Supplied records:
## config.mk

```make
export PLATFORM = sky130hd
export DESIGN_NAME = cnt_if
export DESIGN_NICKNAME = d
export VERILOG_FILES = /design/src/rtl/cnt_pkg.sv /design/src/rtl/cnt_if.sv
export SDC_FILE = /design/constraint.sdc
export NUM_CORES = 1
export LEC_CHECK = 0
export ABC_AREA = 0
export CAP_MARGIN = 15
export CORE_AREA = 2 2 39 41
export CTS_BUF_LIST = sky130_fd_sc_hd__clkbuf_8
export CTS_CLUSTER_DIAMETER = 50
export DETAILED_ROUTE_END_ITERATION = 6
export DIE_AREA = 0 0 41 43
export DONT_BUFFER_PORTS = 1
export PLACE_DENSITY = 0.35
export SLEW_MARGIN = 20
export SYNTH_ARGS = -nofsm -noshare
export SYNTH_HDL_FRONTEND = slang
export SYNTH_SLANG_ARGS = --single-unit
```

## constraint.sdc

```tcl
create_clock -name clk -period 1.2 [get_ports clk]
set_input_delay 0.12 -clock clk [delete_from_list [all_inputs] [get_ports clk]]
set_output_delay 0.12 -clock clk [all_outputs]
set_load 0.005 [all_outputs]
```

## src/rtl/cnt_pkg.sv

```systemverilog
// Shared constants for the up/down counter block and its bench.
package cnt_pkg;
  localparam int CNT_WIDTH = 4;
endpackage

```

## src/rtl/cnt_if.sv

```systemverilog
// Free-running modulo-2^WIDTH up/down counter with synchronous load and all-ones flag.
module cnt_if
  import cnt_pkg::*;
#(
  parameter int WIDTH = CNT_WIDTH
) (
  input  logic             clk,
  input  logic             rstn,
  input  logic [WIDTH-1:0] load,
  input  logic             load_en,
  input  logic             down,
  output logic             rollover,
  output logic [WIDTH-1:0] count
);
  localparam logic [WIDTH-1:0] ONE = {{(WIDTH-1){1'b0}}, 1'b1};

  logic [WIDTH-1:0] count_q, count_d;

  // Load wins over direction; wrap is the natural modulo of the adder.
  always_comb begin
    count_d = count_q + ONE;
    if (load_en)   count_d = load;
    else if (down) count_d = count_q - ONE;
  end

  always_ff @(posedge clk or negedge rstn) begin
    if (!rstn) count_q <= '0;
    else       count_q <= count_d;
  end

  assign count    = count_q;
  assign rollover = &count_q;
endmodule

```

Yosys cells after proc, flatten, opt, wreduce, memory -nomap -nowiden
Index checks and enable logic that the tools add are counted.

Register bits after elaboration: 4. Input port bits: 8.

$add $sub $neg: 2. Multiplexer cells: 2. Reduce and logical (&&, ||, !) cells: 1.

Operators with widths (number): two-way mux 4 bit (2); adder 4 x 1 -> 4 bit, second input constant (1); AND reduction 4 bit (1); subtractor 4 x 1 -> 4 bit, second input constant (1).

Depth between registers and ports, before layout
Depth in word-level cells: 3. Gate-level depth with buffers: 4. Gate-level depth less buffers: 4.

Least setup slack after synthesis
No wires, ideal clock.

Kind: register -> register. From: register count_q[2] (netlist: count[2]). To: register count_q[3] (netlist: count[3]). Setup time: 66 ps. Arrival time: 1140 ps. Data required time: 1134 ps. Path slack: -6 ps. Cell stages (with the launch flop): 5. Path buffers: 0. Clock period less this slack: 1206 ps. Path through: dfrtp_1 > ha_1 > a21oi_1 > a211o_1 > nand3_2.

Word-level cells in the longest chain between the ends: 3. Elaborated cells on any way between the ends: 4. Classes of those cells: add/sub: 2; mux: 2.

Ends and longest elaborated chain: start, declared (RTL line cnt_if.sv:17) `logic [WIDTH-1:0] count_q, count_d;`; start signal, assigned (RTL line cnt_if.sv:28) `else count_q <= count_d;`; adder 4 x 1 -> 4 bit / subtractor 4 x 1 -> 4 bit (equally long branches) (RTL line cnt_if.sv:21, cnt_if.sv:23); two-way mux 4 bit * (RTL line cnt_if.sv:23) `else if (down) count_d = count_q - ONE;`; two-way mux 4 bit * (RTL line cnt_if.sv:22) `if (load_en) count_d = load;`; via count_d[3] (RTL line cnt_if.sv:17).

Mark *: on every way through the listed nets, which the timed path passes. The rest lies on a longest branch.

Worst setup path in the final report
Ends and elaborated chain as after synthesis.

==> metrics.txt <==
std cell rows=14; ratio of final minimum period to clock period=98.1%; hpwl dp=490 µm; Synth Instances=25; Diodes inserted=0; EDFF count, synth=0; Reg area=100 µm²; post-synthesis mux area share=4.46%; combinational share of power=29.0%; TritonCTS Sinks=4; GPL Wtd Cong=0.671; fill count=152; clock-pin slew on the worst setup and hold paths=0.03 ns; HP Start=load_en; post-route ant nets=0; number of synthesized register bits=4; setup_tns=0 ns; vias in the first global route=251; Layout Skew=0.00291 ns; Avg Inst Size Synth=10.1 µm²; RR Startpoint=count[2]; # placed instances=44; CP Max Fanout=3; DR iter-0 viols=4; core area=1380 µm²; post-placement worst setup slack=0.00580 ns; Hold Path Depth=2; maximum root-to-sink buffer count=2; FMAX=0.849 GHz; worst r2r dst=count[3]; minimum clock period=1.18 ns; Final Instance Area=392 µm²; Clk Latency, worst-skew pair=0.22 ns; critical path data arrival time=1.33 ns; Tot GR Track Use=9.98%; P_sw=176 µW; first-pass GRT wire length=1110 µm; Post-synth top flop=dfrtp_1; worst-margin pin slew=0.258 ns; RSZ-0062 raised after global routing=yes; post-DR wirelength/cell=12.1 µm; worst reg2reg path depth=4; initial core utilization=18.3%; flop2flop setup slack=0.02 ns; cell internal pwr=480 µW; Slew headroom=82.7%; ys async rst share=100%; CP endpoint kind=register; DIE AREA=1760 µm²; width of the die=41 µm; area share of the largest cell type after synthesis=39.6%; antenna violations before repair=0; simple-gate share of the synthesized area=17.3%; synth-to-layout area growth=55.0%; via count=224; peak supply drop=0.000653 V; # IOs=13; Post-Route Utilization=28.3%; total power divided by cell area=1670 nW/µm²; H-tree level count=1; Unique masters post-synth=14; Adder-Cell Fraction of Synth Area=17.8%; Inserted Clock Buffers=3; max reg flops=4; dpl cell area=308 µm²; Die Ht=43 µm; startpoint types=register; fin cells=51; part of the power in registers=28.2%; Sw Share=26.8%; # setup viols final=0; outcome=complete, no violations; layout cells sized above 1=37.1%; Net count, final=48; HP Class=in2reg; Synth Area in Compound Gates=9.41%; vias per inst=4.39; area leader, netlist=dfrtp_1; Multi-input gate area=161 µm²; Synth Warn #=0; Buffers on Ports=0; total congestion overflow=0; MaxCap Viol Count=0; Post-Syn Area=253 µm²; CTS tree=built; Leak Pwr=0.000178 µW; Max Slew Vio Count=0; dominant combinational cell family by area after synthesis=adder cells; WHS Endpoint=count[1]; # DRC=0; post-synthesis xor/xnor area fraction=6.93%; PnR worst setup slack=0.0224 ns; Fin. Hold Viols=0; top post-synthesis cells by area=dfrtp_1, ha_1, fa_1; Worst EP required=1.35 ns; Syn Nets=36; first-pass detailed-route iteration total=2; clock share of power=42.8%; largest net degree at the start of global routing=8; post-synthesis sequential area ratio=39.6%; clock root cell=clkbuf_8; total routed wirelength=615 µm; crit path kind=reg2reg
==> synthesized netlist by cell type, types with 2 or more instances <==
master   count
xor2_1       2
dfrtp_1      4
o21ai_1      2
ha_1         2
inv_1        3
nand2_1      4
==> worst max-delay path, cell delays in order, from the launching register on <==
cell	delay, ns
dfrtp_1	0.40
ha_4	0.29
nand3_2	0.06
a211o_1	0.30
nand3_2	0.05
==> cells by family (layout without fill, tap and decap cells) <==
family,Yosys count,count (layout)
flops,4,4
mux,1,1
compound gates,4,4
buf+inv,3,13
simple gates,8,8
xor+xnor,2,2
fa+ha+maj,3,3
==> layout make-up <==
class                      count  share of cell area (%)
timing repair buffer           7                    14.7
tap                           16                    5.11
clock buffer                   3                    10.5
multi-input combinational     18                    41.2
inverter                       3                    2.88
sequential                     4                    25.6
==> cells in the final DEF (no fill, tap or decap) <==
cell           synthesis  routed
dfrtp_1                4       4
nor3_1                 1       1
inv_1                  3       2
xor2_1                 2       2
mux2_1                 1       1
inv_2                  0       1
dlygate4sd3_1          0       2
fa_2                   0       1
nand4b_1               1       1
nand2_1                4       4
clkbuf_8               0       3
a21oi_1                1       1
a211o_1                1       1
ha_4                   0       1
ha_1                   2       1
o21ai_1                2       2
buf_4                  0       5
nand3_2                1       2
==> worst max-delay path by stage <==
| stage | start | slack [ns] | depth (start not counted) | end |
|---|---|---|---|---|
| CTS | count[2] | 0.006 | 4 | count[3] |
| global placement | count[2] | 0.01 | 4 | count[3] |
| floorplan | count[2] | 0.02 | 4 | count[3] |
| global route | count[2] | -0.03 | 3 | rollover |
| detailed placement | count[2] | 0.006 | 4 | count[3] |
| finish | count[2] | 0.02 | 4 | count[3] |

Problem:
Whenever "between" shows up in a line of the listing, copy that whole line.

Answer to the problem:
Depth between registers and ports, before layout
Word-level cells in the longest chain between the ends: 3. Elaborated cells on any way between the ends: 4. Classes of those cells: add/sub: 2; mux: 2.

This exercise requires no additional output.